[Start of Attachment]

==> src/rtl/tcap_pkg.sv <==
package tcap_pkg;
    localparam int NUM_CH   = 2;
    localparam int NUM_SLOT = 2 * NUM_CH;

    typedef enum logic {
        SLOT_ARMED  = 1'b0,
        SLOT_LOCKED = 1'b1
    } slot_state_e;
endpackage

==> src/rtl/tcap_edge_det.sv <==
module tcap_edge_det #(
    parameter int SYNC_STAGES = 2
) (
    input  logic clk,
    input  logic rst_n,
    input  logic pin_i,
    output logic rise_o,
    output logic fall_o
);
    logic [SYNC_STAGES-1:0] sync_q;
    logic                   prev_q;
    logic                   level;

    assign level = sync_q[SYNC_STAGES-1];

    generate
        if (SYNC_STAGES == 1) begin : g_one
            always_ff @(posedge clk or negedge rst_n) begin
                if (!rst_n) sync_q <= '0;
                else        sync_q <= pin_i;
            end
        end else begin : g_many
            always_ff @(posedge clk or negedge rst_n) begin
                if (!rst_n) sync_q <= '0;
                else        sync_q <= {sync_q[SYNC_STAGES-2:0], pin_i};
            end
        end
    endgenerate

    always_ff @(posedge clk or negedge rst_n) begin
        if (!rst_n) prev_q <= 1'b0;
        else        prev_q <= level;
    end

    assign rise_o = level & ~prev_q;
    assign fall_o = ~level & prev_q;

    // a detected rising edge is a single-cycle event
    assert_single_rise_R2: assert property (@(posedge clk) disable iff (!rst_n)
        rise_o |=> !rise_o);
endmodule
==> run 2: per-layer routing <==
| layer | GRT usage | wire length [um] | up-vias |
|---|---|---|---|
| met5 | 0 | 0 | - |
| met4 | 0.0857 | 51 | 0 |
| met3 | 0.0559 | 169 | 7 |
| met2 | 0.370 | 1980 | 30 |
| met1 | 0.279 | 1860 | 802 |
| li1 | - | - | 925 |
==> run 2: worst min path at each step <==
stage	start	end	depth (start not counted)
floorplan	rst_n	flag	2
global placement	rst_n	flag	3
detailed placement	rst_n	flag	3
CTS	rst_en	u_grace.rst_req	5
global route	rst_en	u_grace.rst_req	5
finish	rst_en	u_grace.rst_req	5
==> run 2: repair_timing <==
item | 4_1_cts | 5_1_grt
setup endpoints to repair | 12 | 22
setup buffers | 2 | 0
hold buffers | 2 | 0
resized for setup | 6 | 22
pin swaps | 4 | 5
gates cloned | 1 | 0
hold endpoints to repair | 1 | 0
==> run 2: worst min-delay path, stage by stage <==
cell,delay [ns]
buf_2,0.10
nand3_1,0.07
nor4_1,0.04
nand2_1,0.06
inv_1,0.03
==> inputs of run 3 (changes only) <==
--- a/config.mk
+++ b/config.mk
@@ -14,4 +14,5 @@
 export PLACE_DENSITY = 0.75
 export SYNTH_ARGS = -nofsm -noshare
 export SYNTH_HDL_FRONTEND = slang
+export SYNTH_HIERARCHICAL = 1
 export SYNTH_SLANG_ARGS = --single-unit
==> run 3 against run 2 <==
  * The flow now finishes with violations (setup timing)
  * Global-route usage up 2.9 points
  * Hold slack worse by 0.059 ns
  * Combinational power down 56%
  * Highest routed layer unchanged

[End of Attachment]

-- What you need to do --
Transcribe only the trailing portion of the entries above: the line that contains "run 2: per-layer" and each line after it.

-- Exercise answer --
==> run 2: per-layer routing <==
| layer | GRT usage | wire length [um] | up-vias |
|---|---|---|---|
| met5 | 0 | 0 | - |
| met4 | 0.0857 | 51 | 0 |
| met3 | 0.0559 | 169 | 7 |
| met2 | 0.370 | 1980 | 30 |
| met1 | 0.279 | 1860 | 802 |
| li1 | - | - | 925 |
==> run 2: worst min path at each step <==
stage	start	end	depth (start not counted)
floorplan	rst_n	flag	2
global placement	rst_n	flag	3
detailed placement	rst_n	flag	3
CTS	rst_en	u_grace.rst_req	5
global route	rst_en	u_grace.rst_req	5
finish	rst_en	u_grace.rst_req	5
==> run 2: repair_timing <==
item | 4_1_cts | 5_1_grt
setup endpoints to repair | 12 | 22
setup buffers | 2 | 0
hold buffers | 2 | 0
resized for setup | 6 | 22
pin swaps | 4 | 5
gates cloned | 1 | 0
hold endpoints to repair | 1 | 0
==> run 2: worst min-delay path, stage by stage <==
cell,delay [ns]
buf_2,0.10
nand3_1,0.07
nor4_1,0.04
nand2_1,0.06
inv_1,0.03
==> inputs of run 3 (changes only) <==
--- a/config.mk
+++ b/config.mk
@@ -14,4 +14,5 @@
 export PLACE_DENSITY = 0.75
 export SYNTH_ARGS = -nofsm -noshare
 export SYNTH_HDL_FRONTEND = slang
+export SYNTH_HIERARCHICAL = 1
 export SYNTH_SLANG_ARGS = --single-unit
==> run 3 against run 2 <==
  * The flow now finishes with violations (setup timing)
  * Global-route usage up 2.9 points
  * Hold slack worse by 0.059 ns
  * Combinational power down 56%
  * Highest routed layer unchanged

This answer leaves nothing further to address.